# advise for recently widowed parent



## lookingforadvice (Mar 31, 2020)

Hi Everyone,
I have a situation and am not sure where to go for help with it. My parents-in-law moved to Lake Chapala a couple of years ago from the U.S. Unfortunately, My Father-in law was diagnosed with esophagus cancer and past away earlier this month. He was in and out of hospitals for around a year and they drained most of their savings trying to fight the cancer. My wife and I are sending her mother money to help with her living expenses but my mother-in-law is incredibly depressed and it is made worse by the isolation forced on her by the Corona Virus lock-down.
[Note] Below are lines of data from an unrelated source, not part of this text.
--- config.mk ---
export PLATFORM = sky130hd
export DESIGN_NAME = serial_frame_deframer
export DESIGN_NICKNAME = d
export VERILOG_FILES = /design/src/rtl/core/sfd_pkg.sv /design/src/rtl/core/serial_frame_deframer.sv /design/src/rtl/core/sfd_csr.sv /design/src/rtl/core/sfd_engine.sv
export SDC_FILE = /design/constraint.sdc
export NUM_CORES = 1
export LEC_CHECK = 0
export BUFFER_PORTS_ARGS = -buffer_cell sky130_fd_sc_hd__buf_4
export CAP_MARGIN = 20
export CORE_ASPECT_RATIO = 1.2
export CORE_MARGIN = 3
export CORE_UTILIZATION = 46
export CTS_BUF_LIST = sky130_fd_sc_hd__clkbuf_8
export CTS_CLUSTER_DIAMETER = 60
export DETAILED_ROUTE_END_ITERATION = 16
export PLACE_DENSITY = 0.71
export SKIP_CTS_REPAIR_TIMING = 1
export SYNTH_ARGS = -nofsm -noshare
export SYNTH_HDL_FRONTEND = slang
export SYNTH_SLANG_ARGS = --single-unit
--- constraint.sdc ---
create_clock -name clock -period 2.4 [get_ports clock]
set_input_delay 0.48 -clock clock [delete_from_list [all_inputs] [get_ports clock]]
set_output_delay 0.48 -clock clock [all_outputs]
set_load 0.005 [all_outputs]
--- src/rtl/core/sfd_pkg.sv ---
// shared types and constants of the serial frame deframer
`default_nettype none

package sfd_pkg;

   localparam int unsigned CsrAddrWidth = 4;
   localparam int unsigned CsrDataWidth = 32;

   localparam logic [1:0] REG_HEADER_FIRST  = 2'd0;
   localparam logic [1:0] REG_HEADER_SECOND = 2'd1;
   localparam logic [1:0] REG_MAX_LENGTH    = 2'd2;

   typedef logic [2:0] status_type;

   localparam status_type STATUS_BUSY    = 3'd0;
   localparam status_type STATUS_GOOD    = 3'd1;
   localparam status_type STATUS_BAD_CHK = 3'd2;
   localparam status_type STATUS_BAD_LEN = 3'd3;
   localparam status_type STATUS_BAD_HDR = 3'd4;

   typedef struct packed {
      logic [7:0] header_first;
      logic [7:0] header_second;
      logic [7:0] max_length;
   } cfg_type;

   typedef struct packed {
      logic [7:0] data_out;
      logic       data_valid;
      status_type status;
   } result_type;

endpackage

`default_nettype wire

--- src/rtl/core/serial_frame_deframer.sv ---
// serial frame deframer top level: input stage, frame engine and result stage
// a byte is registered in the input stage, then its result in the engine's result register
// throughput: one byte per cycle with rsp_ready high, set by the state update
// rsp_ready low stalls a pending result and a full input stage behind it; req_ready stays high while a stage is free
// synchronous active-high reset returns to the header hunt with max_length 255
`default_nettype none

module serial_frame_deframer
   import sfd_pkg::*;
(
   input  wire logic                    clock,
   input  wire logic                    reset,
   input  wire logic                    req_valid,
   output logic                         req_ready,
   input  wire logic [7:0]              req_byte_in,
   output logic                         rsp_valid,
   input  wire logic                    rsp_ready,
   output logic      [7:0]              rsp_data_out,
   output logic                         rsp_data_valid,
   output status_type                   rsp_status,
   input  wire logic                    csr_psel,
   input  wire logic                    csr_penable,
   input  wire logic                    csr_pwrite,
   input  wire logic [CsrAddrWidth-1:0] csr_paddr,
   input  wire logic [CsrDataWidth-1:0] csr_pwdata,
   output logic      [CsrDataWidth-1:0] csr_prdata,
   output logic                         csr_pready
);

   cfg_type    cfg;
   result_type result;
   logic       in_valid_ff;
   logic       in_valid_in;
   logic [7:0] in_byte_ff;
   logic       out_valid_ff;
   logic       out_valid_in;
   logic       out_load;
   logic       in_load;

   sfd_csr u_csr (
      .clock       (clock),
      .reset       (reset),
      .csr_psel    (csr_psel),
      .csr_penable (csr_penable),
      .csr_pwrite  (csr_pwrite),
      .csr_paddr   (csr_paddr),
      .csr_pwdata  (csr_pwdata),
      .csr_prdata  (csr_prdata),
      .csr_pready  (csr_pready),
      .cfg         (cfg)
   );

   assign out_load  = in_valid_ff & (~out_valid_ff | rsp_ready);
   assign req_ready = ~in_valid_ff | out_load;
   assign in_load   = req_valid & req_ready;

   assign in_valid_in  = in_load | (in_valid_ff & ~out_load);
   assign out_valid_in = out_load | (out_valid_ff & ~rsp_ready);

   always_ff @(posedge clock) begin
      if (reset) begin
         in_valid_ff  <= 1'b0;
         out_valid_ff <= 1'b0;
      end else begin
         in_valid_ff  <= in_valid_in;
         out_valid_ff <= out_valid_in;
      end
   end

   always_ff @(posedge clock) begin
      if (in_load) begin
         in_byte_ff <= req_byte_in;
      end
   end

   sfd_engine u_engine (
      .clock   (clock),
      .reset   (reset),
      .load    (out_load),
      .byte_in (in_byte_ff),
      .cfg     (cfg),
      .result  (result)
   );

   assign rsp_valid      = out_valid_ff;
   assign rsp_data_out   = result.data_out;
   assign rsp_data_valid = result.data_valid;
   assign rsp_status     = result.status;

endmodule

`default_nettype wire

--- src/rtl/core/sfd_csr.sv ---
// configuration registers behind the apb-style port
`default_nettype none

module sfd_csr
   import sfd_pkg::*;
(
   input  wire logic                    clock,
   input  wire logic                    reset,
   input  wire logic                    csr_psel,
   input  wire logic                    csr_penable,
   input  wire logic                    csr_pwrite,
   input  wire logic [CsrAddrWidth-1:0] csr_paddr,
   input  wire logic [CsrDataWidth-1:0] csr_pwdata,
   output logic      [CsrDataWidth-1:0] csr_prdata,
   output logic                         csr_pready,
   output cfg_type                      cfg
);

   cfg_type    cfg_ff;
   cfg_type    cfg_in;
   logic       wr_en;
   logic [1:0] reg_index;

   assign csr_pready = 1'b1;
   assign reg_index  = csr_paddr[3:2];
   assign wr_en      = csr_psel & csr_penable & csr_pwrite & csr_pready;

   always_comb begin
      cfg_in = cfg_ff;
      if (wr_en) begin
         unique case (reg_index)
            REG_HEADER_FIRST:  cfg_in.header_first  = csr_pwdata[7:0];
            REG_HEADER_SECOND: cfg_in.header_second = csr_pwdata[7:0];
            REG_MAX_LENGTH:    cfg_in.max_length    = csr_pwdata[7:0];
            default:           cfg_in = cfg_ff;
         endcase
      end
   end

   always_ff @(posedge clock) begin
      if (reset) begin
         cfg_ff.header_first  <= 8'd0;
         cfg_ff.header_second <= 8'd0;
         cfg_ff.max_length    <= 8'd255;
      end else begin
         cfg_ff <= cfg_in;
      end
   end

   always_comb begin
      unique case (reg_index)
         REG_HEADER_FIRST:  csr_prdata = {24'd0, cfg_ff.header_first};
         REG_HEADER_SECOND: csr_prdata = {24'd0, cfg_ff.header_second};
         REG_MAX_LENGTH:    csr_prdata = {24'd0, cfg_ff.max_length};
         default:           csr_prdata = '0;
      endcase
   end

   assign cfg = cfg_ff;

endmodule

`default_nettype wire

--- src/rtl/core/sfd_engine.sv ---
// frame state machine with length count, xor check and result register
`default_nettype none

module sfd_engine
   import sfd_pkg::*;
(
   input  wire logic       clock,
   input  wire logic       reset,
   input  wire logic       load,
   input  wire logic [7:0] byte_in,
   input  wire cfg_type    cfg,
   output result_type      result
);

   typedef enum logic [1:0] {
      PH_HEAD0 = 2'd0,
      PH_HEAD1 = 2'd1,
      PH_LEN   = 2'd2,
      PH_BODY  = 2'd3
   } phase_type;

   phase_type  phase_ff;
   phase_type  phase_in;
   logic [7:0] remaining_ff;
   logic [7:0] remaining_in;
   logic [7:0] xor_sum_ff;
   logic [7:0] xor_sum_in;
   result_type result_ff;
   result_type result_in;
   logic [7:0] xor_next;

   assign xor_next = xor_sum_ff ^ byte_in;

   always_comb begin
      phase_in             = phase_ff;
      remaining_in         = remaining_ff;
      xor_sum_in           = xor_sum_ff;
      result_in.data_out   = 8'd0;
      result_in.data_valid = 1'b0;
      result_in.status     = STATUS_BUSY;
      unique case (phase_ff)
         PH_HEAD0: begin
            if (byte_in == cfg.header_first) begin
               phase_in     = PH_HEAD1;
               remaining_in = 8'd1;
            end
         end
         PH_HEAD1: begin
            remaining_in = 8'd1;
            if (byte_in == cfg.header_second) begin
               phase_in = PH_LEN;
            end else begin
               phase_in         = PH_HEAD0;
               result_in.status = STATUS_BAD_HDR;
            end
         end
         PH_LEN: begin
            if ((byte_in > 8'd1) && (byte_in <= cfg.max_length)) begin
               phase_in     = PH_BODY;
               remaining_in = byte_in;
               xor_sum_in   = 8'd0;
            end else begin
               phase_in         = PH_HEAD0;
               remaining_in     = 8'd1;
               result_in.status = STATUS_BAD_LEN;
            end
         end
         PH_BODY: begin
            xor_sum_in = xor_next;
            if (remaining_ff <= 8'd1) begin
               phase_in         = PH_HEAD0;
               remaining_in     = 8'd1;
               result_in.status = (xor_next == 8'd0) ? STATUS_GOOD : STATUS_BAD_CHK;
            end else begin
               remaining_in         = remaining_ff - 8'd1;
               result_in.data_out   = byte_in;
               result_in.data_valid = 1'b1;
            end
         end
         default: phase_in = PH_HEAD0;
      endcase
   end

   always_ff @(posedge clock) begin
      if (reset) begin
         phase_ff     <= PH_HEAD0;
         remaining_ff <= 8'd1;
         xor_sum_ff   <= 8'd0;
      end else if (load) begin
         phase_ff     <= phase_in;
         remaining_ff <= remaining_in;
         xor_sum_ff   <= xor_sum_in;
         result_ff    <= result_in;
      end
   end

   assign result = result_ff;

endmodule

`default_nettype wire
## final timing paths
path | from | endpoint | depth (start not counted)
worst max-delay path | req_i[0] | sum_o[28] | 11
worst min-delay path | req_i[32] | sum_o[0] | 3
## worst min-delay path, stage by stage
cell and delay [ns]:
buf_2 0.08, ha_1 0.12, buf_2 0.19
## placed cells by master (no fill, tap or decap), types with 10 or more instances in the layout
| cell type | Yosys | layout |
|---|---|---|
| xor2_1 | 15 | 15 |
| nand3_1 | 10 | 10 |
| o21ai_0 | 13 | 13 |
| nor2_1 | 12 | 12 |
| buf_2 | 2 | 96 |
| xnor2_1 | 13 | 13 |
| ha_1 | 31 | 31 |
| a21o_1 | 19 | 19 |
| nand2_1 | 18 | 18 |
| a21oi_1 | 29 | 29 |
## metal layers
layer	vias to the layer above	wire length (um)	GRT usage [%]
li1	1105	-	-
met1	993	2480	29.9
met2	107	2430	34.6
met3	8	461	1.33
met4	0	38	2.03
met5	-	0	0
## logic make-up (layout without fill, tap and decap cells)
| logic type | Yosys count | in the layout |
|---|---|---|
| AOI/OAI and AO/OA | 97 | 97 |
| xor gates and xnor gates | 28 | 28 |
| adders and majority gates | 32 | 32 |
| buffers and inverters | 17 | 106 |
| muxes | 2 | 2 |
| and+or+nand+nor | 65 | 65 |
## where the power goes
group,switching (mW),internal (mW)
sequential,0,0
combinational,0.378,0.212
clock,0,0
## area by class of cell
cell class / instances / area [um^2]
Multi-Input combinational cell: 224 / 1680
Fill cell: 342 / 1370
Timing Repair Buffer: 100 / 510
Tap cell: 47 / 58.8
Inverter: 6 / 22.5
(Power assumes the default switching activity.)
She calls my wife a lot to talk about how she is mad at him for leaving her in a bad position and is incredibly lonely. I want to find her a therapist she can talk to but I'm not sure how to go about that. She is living off of medicare and cost is a concern for her. Does anyone have some advise on how I can get her therapy when things are so crazy right now?
Thanks


----------



## surabi (Jan 1, 2017)

I would suggest you post this on the Chapala dot com web forum. I think you'll get some helpful responses there and almost all the people on that forum live Lakeside, so they'll be a much better resource than this forum, which is Mexico-wide. Of course, in order for your mother-in-law to get some therapuetic help, she'll have to be open to that. And I'm sure she could get some therapy online with a skype call, if she has a computer, or talk to a counselor on the phone or something. People are taking all kinds of jobs to online communication-only right now. 
Anger isn't an uncommon response to the death of a loved one, and having to self-isolate just makes it worse. Are you saying she doesn't have any friends there?


----------